土地や建物などの不動産を売ったり、交換したり、収用を受けた場合には、その譲渡による所得(譲渡益)に対し、譲渡所得として所得税と住民税がかかります。それについては多くの方はご存じのはずです。しかし、その土地の取得原因によって譲渡税が異なることについては見過ごされがちであり、意外な盲点となっています。

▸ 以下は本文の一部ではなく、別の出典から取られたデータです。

[config.mk]
export PLATFORM = sky130hd
export DESIGN_NAME = touch_pad_press_detector
export DESIGN_NICKNAME = d
export VERILOG_FILES = /design/src/tpd_pkg.sv /design/src/tpd_front.sv /design/src/tpd_queue.sv /design/src/tpd_back.sv /design/src/touch_pad_press_detector.sv
export VERILOG_INCLUDE_DIRS = /design/src /design/src/src
export SDC_FILE = /design/constraint.sdc
export NUM_CORES = 2
export LEC_CHECK = 0
export BUFFER_PORTS_ARGS = -buffer_cell sky130_fd_sc_hd__buf_2
export CAP_MARGIN = 40
export CORE_UTILIZATION = 50
export DETAILED_ROUTE_END_ITERATION = 7
export PLACE_DENSITY_LB_ADDON = 0.1
export SLEW_MARGIN = 20
export SYNTH_ARGS = -nofsm -noshare
export SYNTH_HDL_FRONTEND = slang
export SYNTH_SLANG_ARGS = --single-unit
[constraint.sdc]
create_clock -name i_clk -period 11.65 [get_ports i_clk]
set_clock_uncertainty 0.05 [all_clocks]
set_input_delay 1.165 -clock i_clk [delete_from_list [all_inputs] [get_ports i_clk]]
set_output_delay 1.165 -clock i_clk [all_outputs]
set_load 0.02 [all_outputs]
[src/touch_pad_press_detector_defines.svh]
// assertion macros for the touch pad press detector
// no dependencies; included by the top level only
`ifndef TOUCH_PAD_PRESS_DETECTOR_DEFINES_SVH
`define TOUCH_PAD_PRESS_DETECTOR_DEFINES_SVH

`ifndef SYNTHESIS

// condition implies consequence in the same cycle
`define TPD_ASSERT_NOW(lbl, clk, rstn, ante, cons) \
    lbl: assert property (@(posedge clk) disable iff (!(rstn)) (ante) |-> (cons)) \
        else $error("tpd assertion failed");

// condition implies consequence in the next cycle
`define TPD_ASSERT_NEXT(lbl, clk, rstn, ante, cons) \
    lbl: assert property (@(posedge clk) disable iff (!(rstn)) (ante) |=> (cons)) \
        else $error("tpd assertion failed");

`else

`define TPD_ASSERT_NOW(lbl, clk, rstn, ante, cons)
`define TPD_ASSERT_NEXT(lbl, clk, rstn, ante, cons)

`endif

`endif

[src/tpd_pkg.sv]
// shared types, constants and tables of the touch pad press detector
// no dependencies; imported by every module of the block
package tpd_pkg;

    // field widths
    localparam int TIME_W    = 16;
    localparam int MODE_W    = 2;
    localparam int EVENT_W   = 2;
    localparam int CFG_W     = 4;
    localparam int CFG_IDX_W = 2;
    localparam int CAL_SUM_W = 20;
    localparam int THR_W     = TIME_W + 1;

    // parameter defaults
    localparam int CAL_SAMPLES_DEF = 10;
    localparam int QUEUE_DEPTH_DEF = 4;

    // configuration register indexes and reset values
    localparam logic [CFG_IDX_W-1:0] CFG_SHORT_SIZE = 2'd0;
    localparam logic [CFG_IDX_W-1:0] CFG_LONG_SIZE  = 2'd1;
    localparam logic [CFG_IDX_W-1:0] CFG_HOLD_LOAD  = 2'd2;
    localparam logic [CFG_IDX_W-1:0] CFG_UPPER_MULT = 2'd3;

    localparam logic [CFG_W-1:0] SHORT_SIZE_RST = 4'd3;
    localparam logic [CFG_W-1:0] LONG_SIZE_RST  = 4'd6;
    localparam logic [CFG_W-1:0] HOLD_LOAD_RST  = 4'd3;
    localparam logic [CFG_W-1:0] UPPER_MULT_RST = 4'd10;

    // sample modes
    localparam logic [MODE_W-1:0] MODE_CAL    = 2'd0;
    localparam logic [MODE_W-1:0] MODE_NORMAL = 2'd1;
    localparam logic [MODE_W-1:0] MODE_CONT   = 2'd2;

    // result events
    localparam logic [EVENT_W-1:0] EV_NONE  = 2'd0;
    localparam logic [EVENT_W-1:0] EV_CAL   = 2'd1;
    localparam logic [EVENT_W-1:0] EV_GROUP = 2'd2;

    // samples above threshold needed for a group of n: floor(2n/3)
    localparam logic [CFG_W-1:0] NEED_TBL [16] = '{
        4'd0, 4'd0, 4'd1, 4'd2, 4'd2, 4'd3, 4'd4, 4'd4,
        4'd5, 4'd6, 4'd6, 4'd7, 4'd8, 4'd8, 4'd9, 4'd10
    };

    typedef struct packed {
        logic [TIME_W-1:0] charge_time;
        logic [MODE_W-1:0] mode;
    } t_in_item;

    typedef struct packed {
        logic [EVENT_W-1:0] event_res;
        logic               pressed;
        logic [TIME_W-1:0]  peak;
        logic [TIME_W-1:0]  baseline;
    } t_out_item;

    // classified word handed from front to back
    typedef struct packed {
        logic [EVENT_W-1:0] kind;
        logic               clr_hold;
        logic [TIME_W-1:0]  peak;
        logic [TIME_W-1:0]  base;
        logic [THR_W-1:0]   thr_lo;
    } t_job;

    typedef struct packed {
        logic full;
        logic empty;
    } t_q_stat;

    typedef struct packed {
        logic busy;
    } t_front_stat;

    typedef enum logic [1:0] {
        FS_RUN,
        FS_DIV,
        FS_THR
    } t_front_state;

endpackage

 不動産の取得については4つのケースがあります。まずは財産分与によるもの。売買(譲渡)によるもの。相続または遺贈、贈与によるもの。そして交換によるものです。これら4つのケースで何が異なるのかというと、不動産の取得日費と取得日の基準が異なるのです。税額の計算のもととなる所得金額は、譲渡価格(収入金額)ー(取得費+譲渡費用)から特例を受けた場合の特別控除を差し引きすることで求めます。そのため、取得費や取得日の判定が異なれば、税額も変わってくることになるのです。 例えば、財産分与では取得費はその時の時価で計算します。しかし、相続や贈与では被相続人もしくは贈与者の取得費を引き継ぐことになります。売買では購入金額となります。不動産の値段はその時々で変化します。つまり、同じ土地であっても、財産分与により取得した場合、相続により取得した場合とでは所得費が異なるのです。父親がバブル期の高値で購入した土地を財産分与で取得すれば、その土地を取得した日の時価が取得費となります。その一方で相続により取得したなら父親が高値で取得したその価格を引き継ぐことになるのです。もし、その土地が大きく値下がりしているのであれば、相続による取得した方が譲渡税は少なくなるのです。

 土地の取得原因がよくわからない。そんな時にはどのように判断すればよいのでしょうか。登記簿には、売買、贈与、遺贈、交換などといった登記原因が記載されています。また、固定資産税評価証明書にも異動事由が記載されています。これらを参考に、取得原因を確認することで、その所有者がどのような経緯でその不動産を取得したのかを知ることが出来ます。そして、この情報は、将来その不動産を売却する場合の譲渡税の取得費や取得日の判断材料となる貴重な情報なのです。